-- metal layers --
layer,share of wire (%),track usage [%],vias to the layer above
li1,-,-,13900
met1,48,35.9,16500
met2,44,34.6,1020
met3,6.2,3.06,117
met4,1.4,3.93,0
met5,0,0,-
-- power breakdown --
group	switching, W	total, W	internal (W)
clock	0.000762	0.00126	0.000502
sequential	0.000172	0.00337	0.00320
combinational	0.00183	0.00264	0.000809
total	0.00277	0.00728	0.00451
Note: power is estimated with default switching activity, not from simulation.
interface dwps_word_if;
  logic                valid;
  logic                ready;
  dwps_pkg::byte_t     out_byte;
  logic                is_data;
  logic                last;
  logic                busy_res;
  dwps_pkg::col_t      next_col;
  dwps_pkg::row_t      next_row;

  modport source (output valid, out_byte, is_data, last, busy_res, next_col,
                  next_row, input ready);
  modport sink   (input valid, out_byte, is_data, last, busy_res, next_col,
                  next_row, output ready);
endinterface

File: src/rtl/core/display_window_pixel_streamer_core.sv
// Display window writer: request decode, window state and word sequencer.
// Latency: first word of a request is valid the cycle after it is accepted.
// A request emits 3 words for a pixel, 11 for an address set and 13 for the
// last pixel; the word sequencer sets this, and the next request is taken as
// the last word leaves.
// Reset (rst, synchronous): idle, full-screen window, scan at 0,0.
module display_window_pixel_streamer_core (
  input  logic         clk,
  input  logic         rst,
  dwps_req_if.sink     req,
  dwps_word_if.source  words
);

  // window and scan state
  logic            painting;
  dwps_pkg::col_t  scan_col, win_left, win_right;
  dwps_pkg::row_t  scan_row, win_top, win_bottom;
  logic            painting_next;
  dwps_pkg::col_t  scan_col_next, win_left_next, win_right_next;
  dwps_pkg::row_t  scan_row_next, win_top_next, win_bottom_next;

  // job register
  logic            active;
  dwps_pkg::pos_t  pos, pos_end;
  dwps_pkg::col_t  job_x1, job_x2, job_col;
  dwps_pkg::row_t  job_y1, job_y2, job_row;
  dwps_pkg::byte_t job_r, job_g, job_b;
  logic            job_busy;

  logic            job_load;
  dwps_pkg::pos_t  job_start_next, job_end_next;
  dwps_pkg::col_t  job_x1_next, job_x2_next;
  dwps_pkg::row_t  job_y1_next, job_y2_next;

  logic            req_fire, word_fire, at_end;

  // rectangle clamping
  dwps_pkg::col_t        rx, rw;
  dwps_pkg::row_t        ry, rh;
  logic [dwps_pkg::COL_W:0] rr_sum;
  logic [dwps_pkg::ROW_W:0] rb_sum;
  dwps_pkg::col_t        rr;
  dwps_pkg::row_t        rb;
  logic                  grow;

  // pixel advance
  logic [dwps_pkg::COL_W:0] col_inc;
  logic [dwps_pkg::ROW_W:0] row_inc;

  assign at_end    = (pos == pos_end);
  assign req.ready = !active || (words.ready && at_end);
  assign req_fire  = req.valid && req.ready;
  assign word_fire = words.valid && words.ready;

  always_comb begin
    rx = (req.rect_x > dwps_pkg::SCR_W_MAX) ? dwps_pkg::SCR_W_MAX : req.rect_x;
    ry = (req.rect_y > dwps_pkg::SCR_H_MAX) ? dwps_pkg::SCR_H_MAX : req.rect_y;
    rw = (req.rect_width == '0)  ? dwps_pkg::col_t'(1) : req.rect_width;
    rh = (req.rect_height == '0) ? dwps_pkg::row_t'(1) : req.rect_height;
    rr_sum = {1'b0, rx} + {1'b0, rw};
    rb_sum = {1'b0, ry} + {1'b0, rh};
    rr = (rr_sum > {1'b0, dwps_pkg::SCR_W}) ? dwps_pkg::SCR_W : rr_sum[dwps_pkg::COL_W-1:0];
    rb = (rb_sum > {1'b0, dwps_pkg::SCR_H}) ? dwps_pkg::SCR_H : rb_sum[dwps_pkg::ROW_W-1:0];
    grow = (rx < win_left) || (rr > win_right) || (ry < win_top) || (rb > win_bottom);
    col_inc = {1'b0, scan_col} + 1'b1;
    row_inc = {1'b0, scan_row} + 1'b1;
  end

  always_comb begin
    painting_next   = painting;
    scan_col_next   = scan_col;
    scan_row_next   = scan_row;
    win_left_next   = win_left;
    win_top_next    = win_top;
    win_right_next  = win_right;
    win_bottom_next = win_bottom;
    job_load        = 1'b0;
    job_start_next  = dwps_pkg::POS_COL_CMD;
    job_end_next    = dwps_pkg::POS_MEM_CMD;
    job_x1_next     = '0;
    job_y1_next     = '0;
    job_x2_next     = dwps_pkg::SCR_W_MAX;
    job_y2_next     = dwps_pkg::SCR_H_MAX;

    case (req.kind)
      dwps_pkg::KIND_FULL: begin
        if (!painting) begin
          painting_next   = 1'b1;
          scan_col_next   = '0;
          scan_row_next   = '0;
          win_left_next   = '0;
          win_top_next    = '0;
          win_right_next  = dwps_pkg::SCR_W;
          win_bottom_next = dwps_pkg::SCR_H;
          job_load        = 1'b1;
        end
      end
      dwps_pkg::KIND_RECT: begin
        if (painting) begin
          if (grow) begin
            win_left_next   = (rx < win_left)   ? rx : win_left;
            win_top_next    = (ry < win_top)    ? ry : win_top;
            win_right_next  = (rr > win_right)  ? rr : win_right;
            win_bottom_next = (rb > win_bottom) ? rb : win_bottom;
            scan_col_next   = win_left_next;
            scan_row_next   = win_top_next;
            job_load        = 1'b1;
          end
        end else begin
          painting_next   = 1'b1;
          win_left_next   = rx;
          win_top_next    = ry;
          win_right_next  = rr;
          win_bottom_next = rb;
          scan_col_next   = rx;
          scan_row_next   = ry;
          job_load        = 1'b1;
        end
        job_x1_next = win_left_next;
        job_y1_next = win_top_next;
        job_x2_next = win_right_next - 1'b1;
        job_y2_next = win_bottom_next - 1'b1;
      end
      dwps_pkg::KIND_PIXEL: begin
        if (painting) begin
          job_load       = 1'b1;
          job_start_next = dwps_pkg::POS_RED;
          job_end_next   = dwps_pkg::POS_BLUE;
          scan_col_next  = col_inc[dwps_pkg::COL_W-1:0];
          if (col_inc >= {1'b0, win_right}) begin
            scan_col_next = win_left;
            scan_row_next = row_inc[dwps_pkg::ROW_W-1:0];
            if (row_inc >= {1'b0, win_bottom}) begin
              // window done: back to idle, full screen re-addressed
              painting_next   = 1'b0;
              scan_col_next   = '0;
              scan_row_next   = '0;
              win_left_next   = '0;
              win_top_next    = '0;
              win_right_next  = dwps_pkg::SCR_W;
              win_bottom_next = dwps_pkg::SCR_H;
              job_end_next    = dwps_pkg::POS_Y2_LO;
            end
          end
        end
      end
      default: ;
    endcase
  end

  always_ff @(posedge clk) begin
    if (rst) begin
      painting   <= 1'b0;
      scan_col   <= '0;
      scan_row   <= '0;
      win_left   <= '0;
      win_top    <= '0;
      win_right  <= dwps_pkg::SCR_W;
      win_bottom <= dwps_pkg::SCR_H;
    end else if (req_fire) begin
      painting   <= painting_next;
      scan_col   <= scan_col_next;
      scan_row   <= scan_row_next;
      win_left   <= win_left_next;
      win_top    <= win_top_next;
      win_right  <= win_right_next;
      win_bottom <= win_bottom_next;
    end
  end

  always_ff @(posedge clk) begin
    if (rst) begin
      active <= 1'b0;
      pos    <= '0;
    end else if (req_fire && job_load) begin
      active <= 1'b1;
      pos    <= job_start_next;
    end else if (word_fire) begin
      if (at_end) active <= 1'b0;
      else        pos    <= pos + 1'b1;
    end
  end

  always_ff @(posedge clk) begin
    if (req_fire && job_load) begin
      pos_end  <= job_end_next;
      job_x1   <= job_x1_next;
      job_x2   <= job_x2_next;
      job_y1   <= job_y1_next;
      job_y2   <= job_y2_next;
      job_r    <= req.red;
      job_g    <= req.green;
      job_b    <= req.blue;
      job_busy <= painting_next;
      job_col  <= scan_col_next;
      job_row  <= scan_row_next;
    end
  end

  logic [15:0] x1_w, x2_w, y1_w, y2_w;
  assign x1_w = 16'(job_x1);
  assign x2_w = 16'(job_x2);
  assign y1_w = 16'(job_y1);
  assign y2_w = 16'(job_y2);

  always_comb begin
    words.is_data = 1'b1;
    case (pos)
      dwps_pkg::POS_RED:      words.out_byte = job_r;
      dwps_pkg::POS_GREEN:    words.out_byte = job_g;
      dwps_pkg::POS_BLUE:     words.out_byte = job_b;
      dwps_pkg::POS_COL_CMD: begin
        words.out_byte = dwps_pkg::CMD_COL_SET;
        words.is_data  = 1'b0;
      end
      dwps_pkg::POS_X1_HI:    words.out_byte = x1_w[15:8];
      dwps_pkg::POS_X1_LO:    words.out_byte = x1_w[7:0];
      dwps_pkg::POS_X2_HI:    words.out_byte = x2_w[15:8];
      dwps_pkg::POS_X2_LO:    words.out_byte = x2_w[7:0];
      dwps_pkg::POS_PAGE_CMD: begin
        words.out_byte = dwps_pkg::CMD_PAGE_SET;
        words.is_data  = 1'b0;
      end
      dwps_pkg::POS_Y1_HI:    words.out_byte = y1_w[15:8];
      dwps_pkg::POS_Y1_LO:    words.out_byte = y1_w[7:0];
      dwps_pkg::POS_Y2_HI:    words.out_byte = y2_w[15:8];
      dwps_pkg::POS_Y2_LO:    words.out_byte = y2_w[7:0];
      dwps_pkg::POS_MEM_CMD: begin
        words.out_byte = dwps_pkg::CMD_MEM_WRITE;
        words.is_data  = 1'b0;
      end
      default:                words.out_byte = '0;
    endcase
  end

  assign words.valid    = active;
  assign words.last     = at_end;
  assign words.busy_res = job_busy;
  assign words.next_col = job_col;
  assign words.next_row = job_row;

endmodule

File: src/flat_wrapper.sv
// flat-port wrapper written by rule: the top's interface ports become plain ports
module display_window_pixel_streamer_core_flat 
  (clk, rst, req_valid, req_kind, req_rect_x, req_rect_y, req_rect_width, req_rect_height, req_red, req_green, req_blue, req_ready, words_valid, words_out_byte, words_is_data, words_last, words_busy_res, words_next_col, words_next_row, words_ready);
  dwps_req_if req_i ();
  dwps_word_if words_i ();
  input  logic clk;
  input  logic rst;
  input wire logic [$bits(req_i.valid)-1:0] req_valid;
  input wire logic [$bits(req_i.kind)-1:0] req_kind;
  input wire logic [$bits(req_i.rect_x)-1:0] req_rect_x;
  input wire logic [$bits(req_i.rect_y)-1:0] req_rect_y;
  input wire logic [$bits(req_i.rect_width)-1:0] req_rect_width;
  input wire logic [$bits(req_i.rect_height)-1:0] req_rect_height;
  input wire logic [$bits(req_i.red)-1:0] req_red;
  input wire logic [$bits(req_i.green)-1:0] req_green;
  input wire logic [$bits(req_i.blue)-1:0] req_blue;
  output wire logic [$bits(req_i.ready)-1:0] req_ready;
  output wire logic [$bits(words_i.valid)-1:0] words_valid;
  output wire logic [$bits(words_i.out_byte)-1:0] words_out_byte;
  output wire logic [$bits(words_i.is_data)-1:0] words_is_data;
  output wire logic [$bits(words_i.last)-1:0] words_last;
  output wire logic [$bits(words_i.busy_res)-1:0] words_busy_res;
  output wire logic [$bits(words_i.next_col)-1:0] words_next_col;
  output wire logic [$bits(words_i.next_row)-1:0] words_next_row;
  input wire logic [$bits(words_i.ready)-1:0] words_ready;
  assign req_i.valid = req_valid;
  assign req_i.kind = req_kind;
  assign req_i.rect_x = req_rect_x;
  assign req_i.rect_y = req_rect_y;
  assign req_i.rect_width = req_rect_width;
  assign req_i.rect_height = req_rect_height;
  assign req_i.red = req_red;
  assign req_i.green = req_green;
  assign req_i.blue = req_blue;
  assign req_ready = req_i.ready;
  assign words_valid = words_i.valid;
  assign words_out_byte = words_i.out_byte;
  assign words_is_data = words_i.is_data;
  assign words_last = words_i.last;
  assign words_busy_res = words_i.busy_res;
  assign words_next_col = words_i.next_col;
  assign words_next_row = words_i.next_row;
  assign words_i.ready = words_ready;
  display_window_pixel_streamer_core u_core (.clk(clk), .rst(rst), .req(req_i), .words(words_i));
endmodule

### ASSIGNMENT
Begin at the first line of the material above. Transcribe each line exactly, ending with the line that contains "and word sequencer.".

### RESULT OF THE EXERCISE
-- metal layers --
layer,share of wire (%),track usage [%],vias to the layer above
li1,-,-,13900
met1,48,35.9,16500
met2,44,34.6,1020
met3,6.2,3.06,117
met4,1.4,3.93,0
met5,0,0,-
-- power breakdown --
group	switching, W	total, W	internal (W)
clock	0.000762	0.00126	0.000502
sequential	0.000172	0.00337	0.00320
combinational	0.00183	0.00264	0.000809
total	0.00277	0.00728	0.00451
Note: power is estimated with default switching activity, not from simulation.
interface dwps_word_if;
  logic                valid;
  logic                ready;
  dwps_pkg::byte_t     out_byte;
  logic                is_data;
  logic                last;
  logic                busy_res;
  dwps_pkg::col_t      next_col;
  dwps_pkg::row_t      next_row;

  modport source (output valid, out_byte, is_data, last, busy_res, next_col,
                  next_row, input ready);
  modport sink   (input valid, out_byte, is_data, last, busy_res, next_col,
                  next_row, output ready);
endinterface

File: src/rtl/core/display_window_pixel_streamer_core.sv
// Display window writer: request decode, window state and word sequencer.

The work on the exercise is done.